12 Mar 2014 Alan Cox

Openness and Privacy in Big Data

This is a guest blog from ORG Advisory Council member Alan Cox.

Balancing openness and privacy is often a false division and one that it seems a lot of those involved with a big data agenda either don’t understand or choose not to.

Big data people are obsessed with putting everything they can into their system and crunching it to the point they have no idea how the answer arose. The fact they haven’t got a clue why their system reaches an answer is a problem in itself but it also means they haven’t got a clue whether the stuff they threw into it was important. In a lot of cases openness and privacy and doing exciting things with data is not a balancing act but a question of proper implementation, ownership and control. The latest NHS insurance data fiasco could have been handled far better if the insurance businesses had paid the NHS to do the crunching. There was no need for the NHS to hand insurance companies vast quantities of sensitive personal data that could trivially be de-anonymized.

Had the NHS kept the data it could instead have provided the insurers with the results they needed, and also kept the ability to use that knowledge to improve the NHS as well. Instead it sold on the data for peanuts to allow a commercial business to put up its insurance premiums. All the benefits promised by data sharing are there for the NHS to achieve by doing the crunching for third parties and keeping the results open.

Our universities for years operated on the model that the state paid researchers to write papers for free that went into commercial journals who then charged us to read them. Open journals are now fixing this. How sad and ironic would it be for the NHS to give our personal data to researchers for peanuts so that they can use it to make the NHS pay vast amounts for overpriced patented drugs based upon that data.

Such parasitic bottom feeding from open content is not new. In the rest of the world beyond government we solve it with ‘share alike’ licensing. At the very least any use of NHS and other government open data should be a share-a-like fashion. Allowing people to freeload off public data enables amazing things to be done, but we don’t have to allow the mega-corporations to sell us back our own data.
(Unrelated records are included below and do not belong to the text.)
**config.mk**
```make
export PLATFORM = sky130hd
export DESIGN_NAME = addr_sequencer
export DESIGN_NICKNAME = d
export VERILOG_FILES = /design/src/rtl/addr_sequencer_pkg.sv /design/src/rtl/addr_sequencer_pipe.sv /design/src/rtl/addr_sequencer.sv
export SDC_FILE = /design/constraint.sdc
export NUM_CORES = 1
export LEC_CHECK = 0
export BUFFER_PORTS_ARGS = -buffer_cell sky130_fd_sc_hd__buf_4
export CAP_MARGIN = 20
export CORE_AREA = 2 2 98 62
export DETAILED_ROUTE_END_ITERATION = 7
export DIE_AREA = 0 0 100 64
export GPL_TIMING_DRIVEN = 1
export PLACE_DENSITY = 0.7
export REMOVE_ABC_BUFFERS = 1
export SYNTH_ARGS = -nofsm -noshare
export SYNTH_HDL_FRONTEND = slang
export SYNTH_SLANG_ARGS = --single-unit
```
**constraint.sdc**
```tcl
create_clock -name clk -period 2.7 [get_ports clk]
set_clock_uncertainty 0.1 [all_clocks]
set_input_delay 0 -clock clk [delete_from_list [all_inputs] [get_ports clk]]
set_output_delay 0 -clock clk [all_outputs]
set_load 0.02 [all_outputs]
```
Likewise we’ve had not-so-open data messes including abuse of the DVLA database. This could have been mostly prevented by having a processing system where the DVLA forwards claims from approved parties, or meeting an approved form rather than giving out drivers personal data to random people.

Who manages the bits and who is trusted to manage the bits is key. This is why it is so important that people are able to keep control of the use of their personal data. This is becoming increasingly evident as not only are current “pseudonymisation” techniques completely inadequate but the mathematicians tell us that the problem is for the most part not soluble.

Big data and open data is also part of open governance. Open data isn’t however enough to achieve the proper holding of the state to account.

Instead I would argue the parallel is actually in openness in science. In the ideal world a conclusion made from data in government should be – based on open data – based on a published policy which is open and transparent – sufficient that a third party can run the data set and policy and duplicate the result – sufficient that a third party should be able to demonstrate flaws in the policy and run the data set to produce their result – sufficient that a third party should be able to run different data sets (eg what if sets, or differing sources) and generate a comparison result

For personal data this is going to raise some interesting challenges – how do you authenticate conclusions drawn upon personal data, who do you trust to validate the raw data-sets you can’t share ? Open data and policy is not the same as decision making and we need to be careful because it’s clear that many of our politicians do not understand science, and also do not understand the distinction between scientific results and their job. The obvious example is drug policy. Instead of saying “we acknowledge the science, but the public want otherwise” politicians repeatedly attack the data. The current government spends enormous effort attacking anyone who dares disagree with them, or any data which shows they are not doing the optimal thing, without it seems understanding that their job isn’t public school bully but to provide actual policy based upon informed understanding of both the evidence and of the desires of those whom they represent.